DROID: A Large-Scale In-The-Wild Robot Manipulation Dataset (2403.12945v1)

Published 19 Mar 2024 in cs.RO

Abstract: The creation of large, diverse, high-quality robot manipulation datasets is an important stepping stone on the path toward more capable and robust robotic manipulation policies. However, creating such datasets is challenging: collecting robot manipulation data in diverse environments poses logistical and safety challenges and requires substantial investments in hardware and human labour. As a result, even the most general robot manipulation policies today are mostly trained on data collected in a small number of environments with limited scene and task diversity. In this work, we introduce DROID (Distributed Robot Interaction Dataset), a diverse robot manipulation dataset with 76k demonstration trajectories or 350 hours of interaction data, collected across 564 scenes and 84 tasks by 50 data collectors in North America, Asia, and Europe over the course of 12 months. We demonstrate that training with DROID leads to policies with higher performance and improved generalization ability. We open source the full dataset, policy learning code, and a detailed guide for reproducing our robot hardware setup.

PDF HTML Abstract

DROID: Unveiling a Large-Scale In-The-Wild Robot Manipulation Dataset

Introduction to DROID

The DROID (Distributed Robot Interaction Dataset) initiative represents a significant leap forward in the development of large-scale, diverse datasets aimed at advancing robotic manipulation research. This dataset encompasses 76k demonstration trajectories, or 350 hours of interaction data, collected across 564 scenes and 86 tasks by 50 data collectors in various geographical locations including North America, Asia, and Europe, over a period of 12 months. Each data entry in DROID is enriched with synchronized RGB camera streams, camera calibration data, depth information, and natural language instructions, providing a comprehensive resource for developing and testing robotic manipulation policies.

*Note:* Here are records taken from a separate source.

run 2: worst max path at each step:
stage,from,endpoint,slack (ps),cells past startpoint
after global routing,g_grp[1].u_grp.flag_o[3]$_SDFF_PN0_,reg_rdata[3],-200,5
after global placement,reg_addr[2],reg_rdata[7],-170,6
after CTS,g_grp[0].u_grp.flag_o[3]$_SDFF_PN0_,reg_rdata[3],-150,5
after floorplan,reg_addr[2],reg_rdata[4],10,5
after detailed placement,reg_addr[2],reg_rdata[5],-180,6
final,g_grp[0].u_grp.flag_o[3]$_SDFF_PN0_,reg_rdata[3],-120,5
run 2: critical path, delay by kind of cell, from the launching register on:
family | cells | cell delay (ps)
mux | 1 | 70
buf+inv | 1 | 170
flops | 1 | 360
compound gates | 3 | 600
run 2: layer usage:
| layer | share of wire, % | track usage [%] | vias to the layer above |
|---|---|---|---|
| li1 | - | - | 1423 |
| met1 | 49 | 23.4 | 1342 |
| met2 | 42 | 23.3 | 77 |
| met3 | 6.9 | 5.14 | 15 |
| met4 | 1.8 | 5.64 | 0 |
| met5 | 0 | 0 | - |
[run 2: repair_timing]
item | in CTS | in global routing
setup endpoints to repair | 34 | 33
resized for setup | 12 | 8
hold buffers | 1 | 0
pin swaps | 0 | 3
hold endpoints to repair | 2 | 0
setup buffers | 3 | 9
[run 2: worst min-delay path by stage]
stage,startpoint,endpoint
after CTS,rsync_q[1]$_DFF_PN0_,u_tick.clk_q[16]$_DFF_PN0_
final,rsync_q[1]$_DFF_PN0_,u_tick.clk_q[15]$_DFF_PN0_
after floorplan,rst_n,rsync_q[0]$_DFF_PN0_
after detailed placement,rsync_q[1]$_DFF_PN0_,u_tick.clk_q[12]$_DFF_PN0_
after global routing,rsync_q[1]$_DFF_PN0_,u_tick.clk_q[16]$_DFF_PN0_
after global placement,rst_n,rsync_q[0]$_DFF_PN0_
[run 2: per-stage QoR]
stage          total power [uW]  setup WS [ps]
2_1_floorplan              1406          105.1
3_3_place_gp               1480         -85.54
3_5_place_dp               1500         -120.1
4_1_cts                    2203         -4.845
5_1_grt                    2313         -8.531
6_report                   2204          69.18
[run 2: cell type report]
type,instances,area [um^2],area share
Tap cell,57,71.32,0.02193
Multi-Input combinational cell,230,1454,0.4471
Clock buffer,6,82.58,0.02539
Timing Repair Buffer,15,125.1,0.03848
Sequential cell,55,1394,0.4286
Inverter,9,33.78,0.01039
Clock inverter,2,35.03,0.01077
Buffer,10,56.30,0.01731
$ cat src/rtl/dmawin_match.sv
module dmawin_match
  import dmawin_pkg::*;
#(
  parameter int NWIN   = 4,
  localparam int WSEL_W = $clog2(NWIN)
) (
  input  logic [ADDR_W-1:0] addr,
  input  win_cfg_t          cfg [NWIN],
  output logic              any,
  output logic [WSEL_W-1:0] win,
  output logic              sg,
  output logic [PA_W-1:0]   direct_pa
);
  logic [NWIN-1:0]   hit;
  logic [ADDR_W-1:0] span [NWIN];

  for (genvar w = 0; w < NWIN; w++) begin : g_cmp
    assign span[w] = cfg[w].mask | ~GRAN_KEEP;
    assign hit[w]  = cfg[w].en && (((addr ^ cfg[w].base) & ~span[w]) == '0);
  end

  always_comb begin
    win = '0;
    for (int w = NWIN - 1; w >= 0; w--) begin
      if (hit[w]) win = WSEL_W'(w);
    end
  end

  assign any       = |hit;
  assign sg        = cfg[win].sg;
  assign direct_pa = {1'b0, cfg[win].xbase} + {1'b0, addr & span[win]};
endmodule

Dataset Collection and Composition

The DROID dataset is the product of a collaborative effort involving 13 institutions, using a standardized robotics hardware setup based on the Franka Panda robot arm. The consistency in hardware across diverse collection sites has been instrumental in accumulating a large and varied dataset. Protocols for data collection were meticulously designed to enhance diversity, encourage the registration of diverse tasks, and facilitate the easy adjustment of scenes. Upon completion, all trajectories were subject to post-processing, including natural language annotation via crowdsourcing, ensuring high-quality and usable data for research purposes.

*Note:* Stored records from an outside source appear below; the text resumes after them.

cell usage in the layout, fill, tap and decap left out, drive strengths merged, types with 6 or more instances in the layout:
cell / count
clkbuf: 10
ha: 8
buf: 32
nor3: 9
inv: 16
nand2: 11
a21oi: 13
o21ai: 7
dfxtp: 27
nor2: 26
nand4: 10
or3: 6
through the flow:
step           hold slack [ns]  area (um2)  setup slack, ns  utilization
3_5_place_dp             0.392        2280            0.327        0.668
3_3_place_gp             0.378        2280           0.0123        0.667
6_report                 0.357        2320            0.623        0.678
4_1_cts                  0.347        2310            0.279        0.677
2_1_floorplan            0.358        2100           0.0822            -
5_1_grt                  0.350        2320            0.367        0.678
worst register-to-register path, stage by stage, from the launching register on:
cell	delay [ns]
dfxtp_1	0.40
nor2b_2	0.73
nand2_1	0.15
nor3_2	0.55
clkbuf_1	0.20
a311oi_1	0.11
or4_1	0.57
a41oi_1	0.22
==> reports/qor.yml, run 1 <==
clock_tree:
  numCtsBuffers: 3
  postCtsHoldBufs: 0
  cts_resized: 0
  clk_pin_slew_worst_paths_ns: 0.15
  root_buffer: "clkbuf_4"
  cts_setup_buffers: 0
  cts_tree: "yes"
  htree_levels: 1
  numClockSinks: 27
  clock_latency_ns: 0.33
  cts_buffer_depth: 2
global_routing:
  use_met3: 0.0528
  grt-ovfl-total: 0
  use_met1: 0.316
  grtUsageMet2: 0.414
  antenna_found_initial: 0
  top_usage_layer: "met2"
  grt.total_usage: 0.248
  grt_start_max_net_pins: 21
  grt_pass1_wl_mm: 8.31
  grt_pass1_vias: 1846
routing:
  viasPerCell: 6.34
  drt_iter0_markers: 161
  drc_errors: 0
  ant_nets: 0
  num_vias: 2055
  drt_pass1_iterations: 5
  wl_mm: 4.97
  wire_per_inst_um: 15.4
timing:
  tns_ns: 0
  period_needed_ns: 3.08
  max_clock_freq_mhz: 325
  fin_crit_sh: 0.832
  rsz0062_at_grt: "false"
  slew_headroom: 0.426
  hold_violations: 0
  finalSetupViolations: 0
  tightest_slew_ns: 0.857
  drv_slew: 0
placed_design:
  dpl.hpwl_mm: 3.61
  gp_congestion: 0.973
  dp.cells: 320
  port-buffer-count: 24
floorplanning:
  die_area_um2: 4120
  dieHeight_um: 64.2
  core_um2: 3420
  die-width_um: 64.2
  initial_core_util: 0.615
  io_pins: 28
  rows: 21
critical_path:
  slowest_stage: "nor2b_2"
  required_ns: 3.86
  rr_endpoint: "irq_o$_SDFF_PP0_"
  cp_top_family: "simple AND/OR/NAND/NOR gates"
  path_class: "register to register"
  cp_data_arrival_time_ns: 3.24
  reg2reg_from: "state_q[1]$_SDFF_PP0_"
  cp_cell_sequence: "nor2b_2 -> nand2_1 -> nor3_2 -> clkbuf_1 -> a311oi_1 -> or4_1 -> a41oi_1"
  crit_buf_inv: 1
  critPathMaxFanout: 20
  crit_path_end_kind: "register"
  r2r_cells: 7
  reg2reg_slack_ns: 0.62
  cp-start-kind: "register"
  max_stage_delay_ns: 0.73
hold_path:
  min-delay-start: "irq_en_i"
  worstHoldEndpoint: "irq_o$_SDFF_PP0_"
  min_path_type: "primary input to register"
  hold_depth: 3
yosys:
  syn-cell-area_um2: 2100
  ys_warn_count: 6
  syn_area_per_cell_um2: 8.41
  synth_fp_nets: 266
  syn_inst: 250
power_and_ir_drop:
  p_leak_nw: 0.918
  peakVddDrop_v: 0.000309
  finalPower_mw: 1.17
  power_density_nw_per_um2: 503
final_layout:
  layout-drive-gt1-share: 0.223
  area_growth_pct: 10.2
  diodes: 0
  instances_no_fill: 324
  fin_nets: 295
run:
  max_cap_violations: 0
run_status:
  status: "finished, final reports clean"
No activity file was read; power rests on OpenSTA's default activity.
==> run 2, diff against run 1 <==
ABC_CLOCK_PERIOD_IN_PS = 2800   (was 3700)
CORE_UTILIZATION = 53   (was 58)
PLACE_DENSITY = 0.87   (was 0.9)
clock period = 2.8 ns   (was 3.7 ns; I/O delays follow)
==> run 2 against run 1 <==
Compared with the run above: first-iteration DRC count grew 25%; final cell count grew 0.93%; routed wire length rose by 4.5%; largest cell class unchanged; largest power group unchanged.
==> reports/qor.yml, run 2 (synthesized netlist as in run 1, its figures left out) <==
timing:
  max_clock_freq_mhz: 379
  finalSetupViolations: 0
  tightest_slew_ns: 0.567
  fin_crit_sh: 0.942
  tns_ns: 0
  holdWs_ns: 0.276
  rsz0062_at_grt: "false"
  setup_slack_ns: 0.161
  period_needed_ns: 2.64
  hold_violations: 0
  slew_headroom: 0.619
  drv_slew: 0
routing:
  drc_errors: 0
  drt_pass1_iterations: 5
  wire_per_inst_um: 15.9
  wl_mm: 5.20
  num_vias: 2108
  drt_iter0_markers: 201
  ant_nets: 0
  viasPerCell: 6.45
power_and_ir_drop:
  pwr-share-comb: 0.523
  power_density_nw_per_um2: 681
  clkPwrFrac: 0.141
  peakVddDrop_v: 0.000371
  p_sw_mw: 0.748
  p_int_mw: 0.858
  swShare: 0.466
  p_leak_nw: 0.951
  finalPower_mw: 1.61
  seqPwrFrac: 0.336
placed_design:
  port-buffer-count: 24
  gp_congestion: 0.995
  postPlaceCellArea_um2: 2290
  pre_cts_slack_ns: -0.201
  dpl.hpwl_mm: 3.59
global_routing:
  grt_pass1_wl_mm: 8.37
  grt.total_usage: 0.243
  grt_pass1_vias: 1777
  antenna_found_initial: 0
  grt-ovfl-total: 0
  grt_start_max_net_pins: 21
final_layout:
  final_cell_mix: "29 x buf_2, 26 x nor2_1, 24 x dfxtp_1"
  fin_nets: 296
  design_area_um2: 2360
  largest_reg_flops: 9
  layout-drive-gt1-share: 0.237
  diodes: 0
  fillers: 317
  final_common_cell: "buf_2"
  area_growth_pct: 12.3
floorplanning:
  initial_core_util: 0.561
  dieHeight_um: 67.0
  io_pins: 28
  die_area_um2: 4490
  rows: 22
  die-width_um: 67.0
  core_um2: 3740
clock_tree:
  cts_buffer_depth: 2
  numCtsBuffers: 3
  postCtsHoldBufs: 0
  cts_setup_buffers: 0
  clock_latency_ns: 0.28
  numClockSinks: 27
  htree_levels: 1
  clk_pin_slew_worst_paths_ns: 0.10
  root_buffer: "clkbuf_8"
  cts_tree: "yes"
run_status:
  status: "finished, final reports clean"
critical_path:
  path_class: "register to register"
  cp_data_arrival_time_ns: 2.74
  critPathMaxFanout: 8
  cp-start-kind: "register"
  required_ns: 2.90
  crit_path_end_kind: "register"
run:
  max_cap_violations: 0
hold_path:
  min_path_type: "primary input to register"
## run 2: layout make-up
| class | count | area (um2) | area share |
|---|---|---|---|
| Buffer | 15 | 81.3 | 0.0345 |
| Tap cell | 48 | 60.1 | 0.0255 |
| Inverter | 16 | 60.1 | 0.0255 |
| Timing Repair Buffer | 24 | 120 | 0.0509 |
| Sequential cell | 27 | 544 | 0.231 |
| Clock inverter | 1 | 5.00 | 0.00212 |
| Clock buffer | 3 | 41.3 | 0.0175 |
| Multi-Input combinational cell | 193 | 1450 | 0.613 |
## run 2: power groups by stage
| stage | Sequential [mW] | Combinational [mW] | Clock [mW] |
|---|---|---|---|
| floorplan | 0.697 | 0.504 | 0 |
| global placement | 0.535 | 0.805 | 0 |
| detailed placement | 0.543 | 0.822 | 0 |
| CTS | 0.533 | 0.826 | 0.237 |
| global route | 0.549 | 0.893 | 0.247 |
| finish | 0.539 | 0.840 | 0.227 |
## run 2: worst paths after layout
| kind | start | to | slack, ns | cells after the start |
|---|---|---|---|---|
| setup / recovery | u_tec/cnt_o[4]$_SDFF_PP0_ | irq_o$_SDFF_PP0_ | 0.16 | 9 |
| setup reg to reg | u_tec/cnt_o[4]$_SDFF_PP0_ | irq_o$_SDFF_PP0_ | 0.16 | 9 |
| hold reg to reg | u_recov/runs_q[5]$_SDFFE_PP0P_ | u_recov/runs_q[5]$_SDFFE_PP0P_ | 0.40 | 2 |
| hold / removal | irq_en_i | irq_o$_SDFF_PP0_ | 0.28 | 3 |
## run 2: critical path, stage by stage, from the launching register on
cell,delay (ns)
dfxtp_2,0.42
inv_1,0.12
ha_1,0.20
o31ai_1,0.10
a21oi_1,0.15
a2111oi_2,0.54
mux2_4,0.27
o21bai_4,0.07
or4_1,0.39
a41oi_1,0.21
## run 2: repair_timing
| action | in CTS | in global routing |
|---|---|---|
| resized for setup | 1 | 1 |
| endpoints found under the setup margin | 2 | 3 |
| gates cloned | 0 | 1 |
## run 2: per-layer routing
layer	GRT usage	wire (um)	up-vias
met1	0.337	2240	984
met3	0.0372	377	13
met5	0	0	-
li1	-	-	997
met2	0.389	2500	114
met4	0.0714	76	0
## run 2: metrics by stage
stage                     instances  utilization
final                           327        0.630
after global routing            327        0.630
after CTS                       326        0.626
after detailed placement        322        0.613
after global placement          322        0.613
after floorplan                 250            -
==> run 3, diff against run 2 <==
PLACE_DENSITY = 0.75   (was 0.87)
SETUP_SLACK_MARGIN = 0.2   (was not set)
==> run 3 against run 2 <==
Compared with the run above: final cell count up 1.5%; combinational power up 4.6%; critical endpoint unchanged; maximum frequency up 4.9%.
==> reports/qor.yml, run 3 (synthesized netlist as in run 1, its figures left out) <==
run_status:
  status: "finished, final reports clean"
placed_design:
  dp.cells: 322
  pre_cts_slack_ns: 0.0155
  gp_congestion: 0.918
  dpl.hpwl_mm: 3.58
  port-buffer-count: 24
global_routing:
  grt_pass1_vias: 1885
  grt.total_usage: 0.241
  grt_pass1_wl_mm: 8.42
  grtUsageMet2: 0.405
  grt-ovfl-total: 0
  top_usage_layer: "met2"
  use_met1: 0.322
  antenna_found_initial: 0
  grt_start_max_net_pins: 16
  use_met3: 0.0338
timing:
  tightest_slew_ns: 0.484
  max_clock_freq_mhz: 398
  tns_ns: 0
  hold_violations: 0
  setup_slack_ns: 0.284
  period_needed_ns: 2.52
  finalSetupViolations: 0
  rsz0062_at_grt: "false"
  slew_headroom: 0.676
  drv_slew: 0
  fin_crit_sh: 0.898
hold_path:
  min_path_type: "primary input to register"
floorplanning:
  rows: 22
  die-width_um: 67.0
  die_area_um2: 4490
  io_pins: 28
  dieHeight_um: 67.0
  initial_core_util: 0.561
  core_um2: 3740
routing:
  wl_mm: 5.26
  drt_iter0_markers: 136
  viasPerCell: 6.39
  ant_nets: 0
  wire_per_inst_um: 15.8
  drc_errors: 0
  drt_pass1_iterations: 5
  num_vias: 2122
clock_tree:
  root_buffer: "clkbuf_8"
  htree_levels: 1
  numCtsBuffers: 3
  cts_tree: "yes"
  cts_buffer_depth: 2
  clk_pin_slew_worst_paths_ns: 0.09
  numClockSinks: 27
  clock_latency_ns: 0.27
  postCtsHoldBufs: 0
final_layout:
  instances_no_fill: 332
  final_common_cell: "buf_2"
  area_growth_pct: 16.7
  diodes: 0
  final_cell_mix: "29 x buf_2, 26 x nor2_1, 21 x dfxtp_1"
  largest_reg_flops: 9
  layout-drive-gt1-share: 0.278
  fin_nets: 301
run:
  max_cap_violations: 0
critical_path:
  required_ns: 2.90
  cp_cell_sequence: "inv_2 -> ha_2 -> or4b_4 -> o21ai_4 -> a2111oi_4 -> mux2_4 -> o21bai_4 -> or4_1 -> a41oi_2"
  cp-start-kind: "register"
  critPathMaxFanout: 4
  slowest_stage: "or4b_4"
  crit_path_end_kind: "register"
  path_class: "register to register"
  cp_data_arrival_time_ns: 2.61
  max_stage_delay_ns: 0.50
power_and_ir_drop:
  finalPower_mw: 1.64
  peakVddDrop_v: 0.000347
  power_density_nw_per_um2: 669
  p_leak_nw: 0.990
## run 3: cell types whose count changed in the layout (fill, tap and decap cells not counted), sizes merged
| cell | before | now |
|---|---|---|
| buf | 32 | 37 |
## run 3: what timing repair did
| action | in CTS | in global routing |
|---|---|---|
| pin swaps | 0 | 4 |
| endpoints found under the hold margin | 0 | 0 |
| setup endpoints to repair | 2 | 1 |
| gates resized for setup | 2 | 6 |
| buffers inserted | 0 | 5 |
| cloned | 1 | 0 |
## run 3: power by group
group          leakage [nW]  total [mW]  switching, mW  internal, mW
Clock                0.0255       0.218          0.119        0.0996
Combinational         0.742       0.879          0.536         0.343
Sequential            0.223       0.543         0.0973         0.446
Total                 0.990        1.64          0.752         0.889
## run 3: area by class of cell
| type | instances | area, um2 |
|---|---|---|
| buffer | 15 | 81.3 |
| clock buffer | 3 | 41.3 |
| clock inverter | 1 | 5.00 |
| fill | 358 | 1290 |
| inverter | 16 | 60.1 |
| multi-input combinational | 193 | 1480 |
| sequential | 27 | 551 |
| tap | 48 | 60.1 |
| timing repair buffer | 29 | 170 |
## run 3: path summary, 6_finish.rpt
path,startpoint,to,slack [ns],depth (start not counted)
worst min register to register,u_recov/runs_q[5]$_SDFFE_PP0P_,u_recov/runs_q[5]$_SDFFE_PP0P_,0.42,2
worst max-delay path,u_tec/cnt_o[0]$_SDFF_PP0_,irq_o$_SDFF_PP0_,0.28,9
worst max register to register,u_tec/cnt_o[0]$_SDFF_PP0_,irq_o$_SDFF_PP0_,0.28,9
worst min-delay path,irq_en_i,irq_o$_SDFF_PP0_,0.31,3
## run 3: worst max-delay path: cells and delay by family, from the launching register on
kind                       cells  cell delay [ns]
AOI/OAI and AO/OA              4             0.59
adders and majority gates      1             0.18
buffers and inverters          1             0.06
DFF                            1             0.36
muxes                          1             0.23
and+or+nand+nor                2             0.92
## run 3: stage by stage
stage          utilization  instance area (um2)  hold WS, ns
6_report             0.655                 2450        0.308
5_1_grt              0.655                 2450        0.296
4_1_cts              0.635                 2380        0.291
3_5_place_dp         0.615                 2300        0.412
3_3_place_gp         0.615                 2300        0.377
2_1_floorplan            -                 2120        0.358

Overview of Data Diversity

A distinguishing feature of the DROID dataset is its unparalleled diversity across multiple dimensions crucial for robotic manipulation research: tasks, objects, scenes, viewpoints, and interaction points. The dataset exhibits a wide range of manipulation tasks, as denoted by the varied verb usage in the instructions accompanying the trajectories. It also features interactions with a broad array of everyday objects across numerous scenes that include industrial and home environments, offices, kitchens, dining and bedrooms, among others. Furthermore, the data spans a multitude of camera viewpoints and interaction locations, providing a rich resource for developing policies capable of generalizing across different settings.

Experimental Validation

Experimental evaluation of policies trained using the DROID dataset demonstrates significant improvements in performance and robustness across a variety of tasks and conditions. Policies co-trained with DROID outperform those trained solely on in-domain data or with other existing large-scale datasets. The diversity inherent in DROID, especially in terms of scene variety, plays a crucial role in these advancements. Tasks for evaluation were selected to cover a wide spectrum of real robot usage scenarios, ranging from simple manipulation tasks to more complex, multi-step processes. The resultant policies showed marked improvements in handling both in-distribution and out-of-distribution (OOD) variations, highlighting DROID's efficacy in enhancing policy generalization.

Concluding Remarks and Future Directions

The introduction of DROID represents a milestone in robotic manipulation research, offering a dataset of unprecedented scale and diversity. Its successful application in improving policy performance and robustness signals the dataset's potential as a cornerstone for future research endeavors in the field. The detailed documentation, open-sourced data, and adaptable hardware platform accompanying DROID further its accessibility and utility to the broader research community. Future explorations could delve into optimizing the utilization of this diverse dataset, investigating novel learning paradigms, and expanding the dataset to encompass even wider scenarios and tasks.

The DROID dataset, through its comprehensive design and demonstrated utility, opens new avenues for the development of robust, generalizable robotic manipulation policies, marking a significant step forward in the quest towards versatile and adaptable robotic systems.